Synthesis and electrochemical properties of CuCo2O4@Co3O4 nanocomposite for supercapacitor application

Transition metal oxide-based pseudocapacitors with various valence states are of particular interest in the field of energy storage due to their increased specific capacitance values. In particular, Copper cobaltite nanomaterials have attracted more research focus due to their multiple oxidation states in comparison to other transition metals. Spinel structures of metal oxides are of tremendous interest for energy storage applications. Mixed valence metal cations in spinel cobaltites (MC2O4) offer more electronic conductivity and electrochemical activity than single-component oxides. Natural abundance, good electrical and thermal stability, environment-friendly nature, and low cost motivates researchers for carrying out an extensive study of such materials. In this study, binary composite CuC2O4@Co(3)O(4)was synthesized by facile hydrothermal method. FT-IR, XRD, FEG-SEM and XPS studies have established the successful formation of all the nanocomposites were used to primarily characterize the sample. XRD showed the existence of all the synthesized materials in crystalline form. Cyclic voltammetry (CV), Galvanostatic Charge-Discharge (GCD) and Electrochemical Impedance (EIS) measurements were recorded to examine the electrochemical characteristics. The comparative specific capacitance of the synthesized CuC2O4@Co3O4 nanocomposite displayed 542.77 Fg(-1 )using Glassy Carbon (GCE) as the working electrode whereas it exhibited 683.72 Fg(-1) at the same current density of 1 Ag(-1 )using Nickel foam as the electrode substrate.
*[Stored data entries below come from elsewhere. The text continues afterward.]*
### src/i2c_master_byte_engine_top.sv
// I2C master byte engine.
// Input queue: one item per clock tick of the line protocol, pushed with push while
// full is low. An item carries a command (start, stop, write byte, read byte or none)
// and the sampled SCL and SDA pin levels. Commands that arrive while busy are ignored.
// Result queue: one result per input item, in order, read while empty is low and
// taken with pop. A result gives the SCL/SDA drive-low enables, busy, a done pulse,
// the last read byte and the last received ACK.
// Configuration: one write channel (cfg_valid_i/cfg_ready_o/cfg_data_i) sets the
// half period in ticks; write it only while the engine is idle.
// An accepted item is registered in the input queue; the engine takes it from there and
// its result is registered in the result queue, which drives the result ports. Throughput:
// one item per cycle while the result queue has room.
// Reset clears both queues, releases both lines and sets the half period to 500.
// When the result side stalls, the engine holds and the input queue fills; full
// rises once the input queue holds two items and no result is lost.
module i2c_master_byte_engine_top
  import i2cm_pkg::*;
#(
  parameter int WAIT_WIDTH = WAIT_WIDTH_DEFAULT
) (
  input  logic        clk_i,
  input  logic        rst_ni,
  input  logic        push,
  output logic        full,
  input  in_item_t    item_i,
  output logic        empty,
  input  logic        pop,
  output res_item_t   result_o,
  input  logic        cfg_valid_i,
  output logic        cfg_ready_o,
  input  logic [15:0] cfg_data_i
);

  fe_item_t                     fe_item;
  logic                         fe_empty, fe_take;
  logic                         res_full, res_push;
  res_item_t                    res_item;
  logic [$bits(res_item_t)-1:0] res_bits;

  // Front end: decode and queue incoming ticks.
  i2cm_front u_front (
    .clk_i   (clk_i),
    .rst_ni  (rst_ni),
    .push_i  (push),
    .item_i  (item_i),
    .full_o  (full),
    .pop_i   (fe_take),
    .item_o  (fe_item),
    .empty_o (fe_empty)
  );

  // Back end: the line sequencer.
  i2cm_engine #(
    .WaitWidth (WAIT_WIDTH)
  ) u_engine (
    .clk_i        (clk_i),
    .rst_ni       (rst_ni),
    .cfg_valid_i  (cfg_valid_i),
    .cfg_ready_o  (cfg_ready_o),
    .cfg_data_i   (cfg_data_i),
    .item_valid_i (!fe_empty),
    .item_i       (fe_item),
    .item_take_o  (fe_take),
    .res_room_i   (!res_full),
    .res_push_o   (res_push),
    .res_o        (res_item)
  );

  // Result queue toward the consumer.
  i2cm_fifo #(
    .Width ($bits(res_item_t)),
    .Depth (QUEUE_DEPTH)
  ) u_res_queue (
    .clk_i      (clk_i),
    .rst_ni     (rst_ni),
    .wr_valid_i (res_push),
    .wr_data_i  (res_item),
    .full_o     (res_full),
    .rd_ready_i (pop),
    .rd_data_o  (res_bits),
    .empty_o    (empty)
  );

  assign result_o = res_item_t'(res_bits);

endmodule
[src/rtl/mhre_pkg.sv]
// Shared types and constants for the mail header recipient extractor.
// Holds parse modes, result kinds, drain states, keyword tables and the
// action record passed from the parser to the top level. No dependencies.
package mhre_pkg;

	// Address buffer size and the widths that follow from it
	localparam int ADDR_MAX = 62;
	localparam int LEN_W    = $clog2(ADDR_MAX + 1);
	localparam int IDX_W    = $clog2(ADDR_MAX);

	// Header parse modes
	typedef enum logic [2:0] {
		MODE_FIRST,
		MODE_LINE,
		MODE_MATCH,
		MODE_FIELD,
		MODE_SKIP,
		MODE_DONE
	} mode_t;

	// Result kinds carried on the output tuser
	typedef enum logic [1:0] {
		KIND_ADDR = 2'd0,
		KIND_END  = 2'd1,
		KIND_BAD  = 2'd2
	} kind_t;

	// Address run drain sequencer
	typedef enum logic [1:0] {
		DR_IDLE,
		DR_READ,
		DR_SEND
	} drain_t;

	// Character codes
	localparam logic [7:0] CH_LF    = 8'h0A;
	localparam logic [7:0] CH_CR    = 8'h0D;
	localparam logic [7:0] CH_SP    = 8'h20;
	localparam logic [7:0] CH_TAB   = 8'h09;
	localparam logic [7:0] CH_LT    = 8'h3C;
	localparam logic [7:0] CH_GT    = 8'h3E;
	localparam logic [7:0] CH_COMMA = 8'h2C;
	localparam logic [7:0] CH_UC_A  = 8'h41;
	localparam logic [7:0] CH_UC_Z  = 8'h5A;
	localparam logic [7:0] CASE_OFS = 8'h20;

	// Recipient keywords in lower case: to:, cc:, bcc:
	localparam int KW_NUM = 3;
	localparam logic [7:0] KW_TEXT [KW_NUM][4] = '{
		'{8'h74, 8'h6F, 8'h3A, 8'h00},
		'{8'h63, 8'h63, 8'h3A, 8'h00},
		'{8'h62, 8'h63, 8'h63, 8'h3A}
	};
	localparam logic [2:0] KW_LEN [KW_NUM] = '{3'd3, 3'd3, 3'd4};
	localparam logic [KW_NUM-1:0] KW_ALL = '1;

	// Action for one accepted byte
	typedef struct packed {
		logic             wr_en;
		logic [IDX_W-1:0] wr_idx;
		logic [7:0]       wr_data;
		logic             flush;
		logic [LEN_W-1:0] flush_len;
		logic             mark;
		kind_t            mark_kind;
	} parse_act_t;

endpackage

[src/rtl/mail_header_recipient_extractor.sv]
// Top level of the mail header recipient extractor.
// Depends on mhre_pkg, mhre_parse and mhre_ram (address buffer).

// Takes a message one byte per beat and returns the addresses found on To:,
// Cc: and Bcc: header lines as runs of address beats (tuser 0, tlast on the
// final byte), then one marker beat: end of recipients (tuser 1) at the blank
// line, or invalid header (tuser 2) if no recipient line came or the message
// ended first. A byte that closes an address holds the input while the run is
// read back from the address buffer RAM, through a read state and a send state
// per byte. The input is also held while a result waits unread.
module mail_header_recipient_extractor (
	input  logic       clk,
	input  logic       arst_n,
	input  logic       s_axis_tvalid,
	output logic       s_axis_tready,
	input  logic [7:0] s_axis_tdata,   // [7:0] in_byte
	input  logic       s_axis_tlast,   // end_of_message
	output logic       m_axis_tvalid,
	input  logic       m_axis_tready,
	output logic [7:0] m_axis_tdata,   // [7:0] out_byte
	output logic [1:0] m_axis_tuser,   // [1:0] kind
	output logic       m_axis_tlast    // last
);

	mhre_pkg::parse_act_t           act;
	mhre_pkg::drain_t               dr_q, dr_d;
	logic [mhre_pkg::LEN_W-1:0]     drain_len_q;
	logic [mhre_pkg::IDX_W-1:0]     rd_idx_q;
	logic [7:0]                     rd_data;
	logic                           accept;
	logic                           slot_free;
	logic                           last_beat;
	logic                           load_mark;
	logic                           load_addr;
	logic                           out_valid_q;
	mhre_pkg::kind_t                out_kind_q;
	logic [7:0]                     out_byte_q;
	logic                           out_last_q;

	// Accept a byte only when idle and the output slot can take a marker
	assign slot_free     = !out_valid_q || m_axis_tready;
	assign s_axis_tready = (dr_q == mhre_pkg::DR_IDLE) && slot_free;
	assign accept        = s_axis_tvalid && s_axis_tready;

	mhre_parse u_parse (
		.clk     (clk),
		.arst_n  (arst_n),
		.take    (accept),
		.in_byte (s_axis_tdata),
		.eom     (s_axis_tlast),
		.act     (act)
	);

	mhre_ram #(
		.WIDTH (8),
		.DEPTH (mhre_pkg::ADDR_MAX)
	) u_buf (
		.clk     (clk),
		.wr_en   (act.wr_en),
		.wr_addr (act.wr_idx),
		.wr_data (act.wr_data),
		.rd_addr (rd_idx_q),
		.rd_data (rd_data)
	);

	assign last_beat = (mhre_pkg::LEN_W'(rd_idx_q) + mhre_pkg::LEN_W'(1)) == drain_len_q;
	assign load_mark = accept && act.mark;
	assign load_addr = (dr_q == mhre_pkg::DR_SEND) && slot_free;

	// Drain sequencer next state
	always_comb begin
		dr_d = dr_q;
		unique case (dr_q)
			mhre_pkg::DR_IDLE: begin
				if (accept && act.flush) begin
					dr_d = mhre_pkg::DR_READ;
				end
			end
			mhre_pkg::DR_READ: begin
				dr_d = mhre_pkg::DR_SEND;
			end
			mhre_pkg::DR_SEND: begin
				if (slot_free) begin
					dr_d = last_beat ? mhre_pkg::DR_IDLE : mhre_pkg::DR_READ;
				end
			end
			default: begin
				dr_d = mhre_pkg::DR_IDLE;
			end
		endcase
	end

	// Drain state and read index
	always_ff @(posedge clk or negedge arst_n) begin
		if (!arst_n) begin
			dr_q        <= mhre_pkg::DR_IDLE;
			drain_len_q <= '0;
			rd_idx_q    <= '0;
		end else begin
			dr_q <= dr_d;
			if (accept && act.flush) begin
				drain_len_q <= act.flush_len;
				rd_idx_q    <= '0;
			end else if (load_addr && !last_beat) begin
				rd_idx_q <= rd_idx_q + mhre_pkg::IDX_W'(1);
			end
		end
	end

	// Output beat valid
	always_ff @(posedge clk or negedge arst_n) begin
		if (!arst_n) begin
			out_valid_q <= 1'b0;
		end else if (load_mark || load_addr) begin
			out_valid_q <= 1'b1;
		end else if (m_axis_tready) begin
			out_valid_q <= 1'b0;
		end
	end

	// Output beat payload: marker or buffered address byte
	always_ff @(posedge clk) begin
		if (load_mark) begin
			out_kind_q <= act.mark_kind;
			out_byte_q <= 8'h00;
			out_last_q <= 1'b1;
		end else if (load_addr) begin
			out_kind_q <= mhre_pkg::KIND_ADDR;
			out_byte_q <= rd_data;
			out_last_q <= last_beat;
		end
	end

	assign m_axis_tvalid = out_valid_q;
	assign m_axis_tdata  = out_byte_q;
	assign m_axis_tuser  = out_kind_q;
	assign m_axis_tlast  = out_last_q;

endmodule

[src/rtl/mhre_ram.sv]
// Generic single-port-write, single-port-read RAM with registered read data.
// No package dependencies; width and depth are parameters.
module mhre_ram #(
	parameter int WIDTH = 8,
	parameter int DEPTH = 64
) (
	input  logic                     clk,
	input  logic                     wr_en,
	input  logic [$clog2(DEPTH)-1:0] wr_addr,
	input  logic [WIDTH-1:0]         wr_data,
	input  logic [$clog2(DEPTH)-1:0] rd_addr,
	output logic [WIDTH-1:0]         rd_data
);

	logic [WIDTH-1:0] mem_q [DEPTH];

	// Write and registered read
	always_ff @(posedge clk) begin
		if (wr_en) begin
			mem_q[wr_addr] <= wr_data;
		end
		rd_data <= mem_q[rd_addr];
	end

endmodule

[src/rtl/mhre_parse.sv]
// Header line parser: keyword match, field scan and address collection.
// Depends on mhre_pkg; reports buffer writes, flushes and markers per byte.
module mhre_parse (
	input  logic                   clk,
	input  logic                   arst_n,
	input  logic                   take,
	input  logic [7:0]             in_byte,
	input  logic                   eom,
	output mhre_pkg::parse_act_t   act
);

	mhre_pkg::mode_t                   mode_q, mode_d;
	logic [2:0]                        pos_q, pos_d;
	logic [mhre_pkg::KW_NUM-1:0]       cand_q, cand_d;
	logic [mhre_pkg::LEN_W-1:0]        len_q, len_d;
	logic                              seen_q, seen_d;
	logic                              skip_q, skip_d;

	logic [7:0]                        lower;
	logic                              at_line;
	logic [2:0]                        p_sel;
	logic [mhre_pkg::KW_NUM-1:0]       c_sel;
	logic [mhre_pkg::KW_NUM-1:0]       keep;
	logic                              kw_done;
	logic                              is_eol;
	logic                              header_end;

	// Fold upper case to lower case
	assign lower = (in_byte >= mhre_pkg::CH_UC_A && in_byte <= mhre_pkg::CH_UC_Z) ?
		in_byte + mhre_pkg::CASE_OFS : in_byte;
	assign is_eol = (in_byte == mhre_pkg::CH_CR) || (in_byte == mhre_pkg::CH_LF);
	assign at_line = (mode_q == mhre_pkg::MODE_LINE) ||
		((mode_q == mhre_pkg::MODE_FIRST) && (in_byte != mhre_pkg::CH_LF));

	// Keyword compare; a line start restarts from the first position
	assign p_sel = at_line ? 3'd0 : pos_q;
	assign c_sel = at_line ? mhre_pkg::KW_ALL : cand_q;

	always_comb begin
		keep    = '0;
		kw_done = 1'b0;
		for (int k = 0; k < mhre_pkg::KW_NUM; k++) begin
			if (c_sel[k] && (p_sel < mhre_pkg::KW_LEN[k]) &&
				(mhre_pkg::KW_TEXT[k][p_sel[1:0]] == lower)) begin
				keep[k] = 1'b1;
				if (p_sel + 3'd1 == mhre_pkg::KW_LEN[k]) begin
					kw_done = 1'b1;
				end
			end
		end
	end

	// Next state and per-byte action
	always_comb begin
		mode_d         = mode_q;
		pos_d          = pos_q;
		cand_d         = cand_q;
		len_d          = len_q;
		seen_d         = seen_q;
		skip_d         = skip_q;
		header_end     = 1'b0;
		act            = '0;
		act.wr_idx     = len_q[mhre_pkg::IDX_W-1:0];
		act.wr_data    = in_byte;
		act.flush_len  = len_q;
		act.mark_kind  = mhre_pkg::KIND_BAD;

		unique case (mode_q)
			mhre_pkg::MODE_FIRST: begin
				if (in_byte == mhre_pkg::CH_LF) begin
					mode_d = mhre_pkg::MODE_LINE;
				end
			end
			mhre_pkg::MODE_LINE: begin
			end
			mhre_pkg::MODE_MATCH: begin
				cand_d = keep;
				pos_d  = pos_q + 3'd1;
				if (kw_done) begin
					seen_d = 1'b1;
					mode_d = mhre_pkg::MODE_FIELD;
					skip_d = 1'b1;
					len_d  = '0;
				end else if (keep == '0) begin
					mode_d = (in_byte == mhre_pkg::CH_LF) ? mhre_pkg::MODE_LINE :
						mhre_pkg::MODE_SKIP;
				end
			end
			mhre_pkg::MODE_FIELD: begin
				if (!(skip_q && (in_byte == mhre_pkg::CH_SP || in_byte == mhre_pkg::CH_TAB)))
				begin
					skip_d = 1'b0;
					if (in_byte == mhre_pkg::CH_LT) begin
						len_d  = '0;
						skip_d = 1'b1;
					end else if (in_byte == mhre_pkg::CH_GT || in_byte == mhre_pkg::CH_COMMA)
					begin
						act.flush = (len_q != '0);
						len_d     = '0;
						skip_d    = 1'b1;
					end else if (is_eol) begin
						act.flush = (len_q != '0);
						len_d     = '0;
						mode_d    = (in_byte == mhre_pkg::CH_LF) ? mhre_pkg::MODE_LINE :
							mhre_pkg::MODE_SKIP;
					end else if (len_q < mhre_pkg::LEN_W'(mhre_pkg::ADDR_MAX)) begin
						act.wr_en = take;
						len_d     = len_q + mhre_pkg::LEN_W'(1);
					end
				end
			end
			mhre_pkg::MODE_SKIP: begin
				if (in_byte == mhre_pkg::CH_LF) begin
					mode_d = mhre_pkg::MODE_LINE;
				end
			end
			default: begin
				mode_d = mhre_pkg::MODE_DONE;
			end
		endcase

		// Line start: keyword, blank line, or a line to skip
		if (at_line) begin
			cand_d = keep;
			pos_d  = 3'd1;
			if (kw_done) begin
				seen_d = 1'b1;
				mode_d = mhre_pkg::MODE_FIELD;
				skip_d = 1'b1;
				len_d  = '0;
			end else if (keep != '0) begin
				mode_d = mhre_pkg::MODE_MATCH;
			end else if (is_eol) begin
				act.mark      = 1'b1;
				act.mark_kind = seen_q ? mhre_pkg::KIND_END : mhre_pkg::KIND_BAD;
				mode_d        = mhre_pkg::MODE_DONE;
				header_end    = 1'b1;
			end else begin
				mode_d = mhre_pkg::MODE_SKIP;
			end
		end

		// Message end: drop any address, flag a missing header end, restart
		if (eom) begin
			act.flush = 1'b0;
			if (!header_end && mode_q != mhre_pkg::MODE_DONE) begin
				act.mark      = 1'b1;
				act.mark_kind = mhre_pkg::KIND_BAD;
			end
			mode_d = mhre_pkg::MODE_FIRST;
			pos_d  = 3'd0;
			cand_d = mhre_pkg::KW_ALL;
			len_d  = '0;
			seen_d = 1'b0;
			skip_d = 1'b0;
		end
	end

	// Parse state registers, advanced once per accepted byte
	always_ff @(posedge clk or negedge arst_n) begin
		if (!arst_n) begin
			mode_q <= mhre_pkg::MODE_FIRST;
			pos_q  <= 3'd0;
			cand_q <= mhre_pkg::KW_ALL;
			len_q  <= '0;
			seen_q <= 1'b0;
			skip_q <= 1'b0;
		end else if (take) begin
			mode_q <= mode_d;
			pos_q  <= pos_d;
			cand_q <= cand_d;
			len_q  <= len_d;
			seen_q <= seen_d;
			skip_q <= skip_d;
		end
	end

endmodule

[config.mk]
export PLATFORM = sky130hd
export DESIGN_NAME = mail_header_recipient_extractor
export DESIGN_NICKNAME = d
export VERILOG_FILES = /design/src/rtl/mhre_pkg.sv /design/src/rtl/mail_header_recipient_extractor.sv /design/src/rtl/mhre_ram.sv /design/src/rtl/mhre_parse.sv
export SDC_FILE = /design/constraint.sdc
export NUM_CORES = 1
export LEC_CHECK = 0
export BUFFER_PORTS_ARGS = -buffer_cell sky130_fd_sc_hd__buf_4
export CAP_MARGIN = 20
export CORE_UTILIZATION = 55
export CTS_CLUSTER_SIZE = 8
export DETAILED_ROUTE_END_ITERATION = 16
export PLACE_DENSITY = 0.71
export SKIP_LAST_GASP = 1
export SYNTH_ARGS = -nofsm -noshare
export SYNTH_HDL_FRONTEND = slang
export SYNTH_SLANG_ARGS = --single-unit
[constraint.sdc]
create_clock -name clk -period 4.76 [get_ports clk]
set_input_delay 0 -clock clk [delete_from_list [all_inputs] [get_ports clk]]
set_output_delay 0 -clock clk [all_outputs]
set_load 0.03 [all_outputs]
==> results.cfg, run 1 <==
[sta]
fin_skew_ns = 0.02576
crit_path_time_final_ns = 3.380
maximum_clock_frequency_ghz = 0.2959
tightestPinTransition_ns = 1.069
hold_viol_final = 0
unrepaired_setup_endpoints_after_global_routing = false
worst_slew_margin_rel_pct = 28.59
final.period_utilization_pct = 71.00
timing.setup.tns_ns = 0
timing.final.setup_violations = 0
drv_slew = 0

[clock_tree]
postCtsSetupRepairBufs = 0
cts.root.buffer_cell = sky130_fd_sc_hd__clkbuf_16
insertion_delay_ns = 0.60
tritoncts_clock_tree = yes
ctsHtreeMaxLevel = 3
cts_made_buffers = 78
cts_clk_pin_slew_worst_paths_ns = 0.05
cts_buffer_depth = 3
clock-sinks = 547

[pwr]
switching_fraction_pct = 23.31
p_clk_share_pct = 43.0
ir_worst_vdd_mv = 0.2988
sequentialPowerShare_pct = 46.5
powerDensity_nw_per_um2 = 455.6
internal_power_mw = 8.923
p_sw_mw = 2.712
cellLeakagePower_nw = 8.000
power.total_mw = 11.64
p_comb_share_pct = 10.5

[layout]
layout_commonest_cell = sky130_fd_sc_hd__edfxtp_1
mostFrequentLayoutCells = 498 x sky130_fd_sc_hd__edfxtp_1, 90 x sky130_fd_sc_hd__nor2_1, 88 x sky130_fd_sc_hd__nand2_1, 88 x sky130_fd_sc_hd__mux4_2
areaGrowthSynthToFinish_pct = 13.84
fraction_of_layout_cells_with_a_size_suffix_above_1_pct = 19.51
number_of_standard_cells_in_the_layout_taps_in_and_fillers_out = 1981
insertedDiodeCount = 0
nNetsFinal = 1422
layout.cell_area.non_filler_sq_um = 25540

[detailed_routing]
drt_wl_total_mm = 52.00
detailroute.via_count = 12430
route.detailed.wl_per_inst_um = 26.25
antenna_left = 0
detailedRoute.firstPassIterationCount = 5
initialDrtViolationCount = 1140
drc = 0
routed_via_density = 6.274

[run_status]
outcome = completed

[floorplan]
starting_density_pct = 56.08
chipHeight_um = 204.0
placementRows = 73
die_width_um = 204.0
io_pins = 26
core_area_sq_um = 40010
fp.dieArea_sq_um = 41600

[yosys]
synthesis.yosys.warnings = 0
synth_cells = 1341
post_synth_instance_area_sq_um = 22430
dominant_combinational_cell_family_by_area_after_synthesis = multiplexers
post_synth_and_or_nand_nor_area_fraction_pct = 5.516
post_synth_num_cell_types = 70
yosys-mux-area-fraction_pct = 14.05
post_synth_edffs = 498
synth-adder-area-share_pct = 0.2789
synth_xor_area_share_pct = 0.4685
yosysSeqAreaShare_pct = 71.76
synth_area_per_cell_sq_um = 16.73
synth_flop_cell = sky130_fd_sc_hd__edfxtp_1
synth_async_sr_flop_share_pct = 5.850
synth_fp_nets = 1359
yosys_register_bits = 547
synth_area_in_compound_gates_pct = 6.291

[placement]
post-place-cells = 1840
port_buffers = 25
routabilityCongestion = 0.9099
postPlaceCellArea_sq_um = 23210
post-dp-hpwl_mm = 30.93

[global_route]
pin_count_of_the_biggest_net_entering_global_routing = 74
wire_length_of_the_first_global_routing_pass_mm = 77.66
via_count_of_the_first_global_routing_pass = 12410
grt_usage_pct = 25.74
gr-total-overflow = 0
number_of_antenna_violations_at_the_first_check_in_global_routing = 0

[setup_path]
crit_path_max_fo = 25
worst-endpoint-required_ns = 5.28
endpoint_kind = flop
nature_of_the_critical_path_startpoint = flop
worst-setup-path-type = flop to flop
arrival_time_of_data_at_the_critical_path_endpoint_ns = 3.90

[worst_hold_path]
min-delay-path-class = primary input to flop

[job]
max_cap_viols = 0
-- metrics by stage --
stage,setup slack [ns],utilization (%),hold WS (ns)
2_1_floorplan,1.391,-,-0.2956
3_3_place_gp,1.387,58.02,-0.03296
3_5_place_dp,1.320,58.02,-0.02493
4_1_cts,1.432,63.84,0.05828
5_1_grt,1.146,63.84,0.06240
6_report,1.380,63.84,0.05290
-- Yosys cell counts, types with 14 or more instances --
master	count	share of area, %
sky130_fd_sc_hd__nor3_1	14	0.31
sky130_fd_sc_hd__mux4_2	88	8.8
sky130_fd_sc_hd__edfxtp_1	498	67
sky130_fd_sc_hd__nor2_1	90	1.5
sky130_fd_sc_hd__buf_1	14	0.23
sky130_fd_sc_hd__mux2_2	32	1.6
sky130_fd_sc_hd__o221ai_1	24	0.94
sky130_fd_sc_hd__o22ai_1	28	0.78
sky130_fd_sc_hd__dfrtp_1	29	3.2
sky130_fd_sc_hd__dfxtp_1	17	1.5
sky130_fd_sc_hd__nand2_1	88	1.5
sky130_fd_sc_hd__clkbuf_1	49	0.82
sky130_fd_sc_hd__mux2i_1	78	3.5
sky130_fd_sc_hd__a21oi_1	71	1.6
sky130_fd_sc_hd__o21ai_0	43	0.96
-- critical path, stage by stage, from the launching register on --
cell	delay, ns
sky130_fd_sc_hd__dfrtp_1	0.68
sky130_fd_sc_hd__buf_4	0.46
sky130_fd_sc_hd__nand2_1	0.73
sky130_fd_sc_hd__o221ai_1	0.64
sky130_fd_sc_hd__o22ai_1	0.16
sky130_fd_sc_hd__a21oi_1	0.31
sky130_fd_sc_hd__mux4_2	0.33
-- flip-flops by register name (all words and copies together) (netlist names) --
name	flops
u_buf.mem_q	496
u_buf.rd_data	8
dr_q	2
m_axis_tdata	8
drain_len_q	6
u_parse.len_q	6
u_parse.cand_q	3
rd_idx_q	6
u_parse.pos_q	3
u_parse.skip_q	1
m_axis_tlast	1
u_parse.mode_q	3
m_axis_tuser	2
u_parse.seen_q	1
m_axis_tvalid	1
-- logic make-up after synthesis --
logic type	after synthesis
adders and majority gates	5
xor gates and xnor gates	12
and+or+nand+nor	267
buffers and inverters	90
AOI/OAI and AO/OA	220
DFF	547
muxes	200
-- cell type report --
cell class                 instances  area, sq um
timing repair buffer              61        528.0
fill                            2788        14470
inverter                          12        45.04
sequential                       547        16110
multi-input combinational        704         5976
clock inverter                     8        102.6
tap                              525        656.9
clock buffer                     124         2125
-- power groups by stage --
stage | Clock (mW) | Combinational, mW | Sequential [mW]
detailed placement | 0 | 1.21 | 5.50
floorplan | 0 | 0.923 | 5.42
global route | 5.27 | 1.30 | 5.41
finish | 5.01 | 1.22 | 5.41
global placement | 0 | 1.20 | 5.49
CTS | 5.07 | 1.22 | 5.41
-- final timing paths --
check                                             start                            end  slack (ns)  depth (start not counted)
min                                     s_axis_tdata[3]   u_buf.mem_q[34][3]$_DFFE_PP_        0.05                          1
min in group asynchronous                        arst_n  u_parse.cand_q[0]$_DFFE_PN1P_        0.50                          3
max                             rd_idx_q[2]$_DFFE_PN0P_       u_buf.rd_data[6]$_DFF_P_        1.38                          6
max reg2reg                     rd_idx_q[2]$_DFFE_PN0P_       u_buf.rd_data[6]$_DFF_P_        1.38                          6
max in group asynchronous                        arst_n        rd_idx_q[0]$_DFFE_PN0P_        4.06                          4
min reg2reg                m_axis_tdata[5]$_SDFFE_PP0P_   m_axis_tdata[5]$_SDFFE_PP0P_        0.47                          2
-- routing by layer --
layer	up-vias	global-route usage (%)	part of all wire [%]
met2	604	41.08	49
met5	-	0	0
met4	0	7.916	2.3
li1	5455	-	-
met3	91	5.740	7.7
met1	6279	35.63	41
-- what timing repair did --
action,CTS,global route
gates resized for setup,0,0
endpoints found under the hold margin,108,0
hold buffers,9,0
(Power assumes the default switching activity.)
The composite electrode exhibited an excellent pseudocapacitive behaviour using 1 M Na2SO4 and 1 M KOH as electrolytes respectively for electrochemical measurements. Impedance analysis reveals capacitive nature of the synthesized materials. Furthermore, cyclic stability for CuC2O4@Co3O4 nanocomposite was found to be 76% (GCE) upto 1000 cycles at 5 Ag-1 and 78% (Nickel foam) upto 3000 cycles at 5 Ag-1. Based on the study of the electrochemical performance, the synthesized transition metal oxide nanocomposite holds potency as an efficient electrode material for energy storage applications.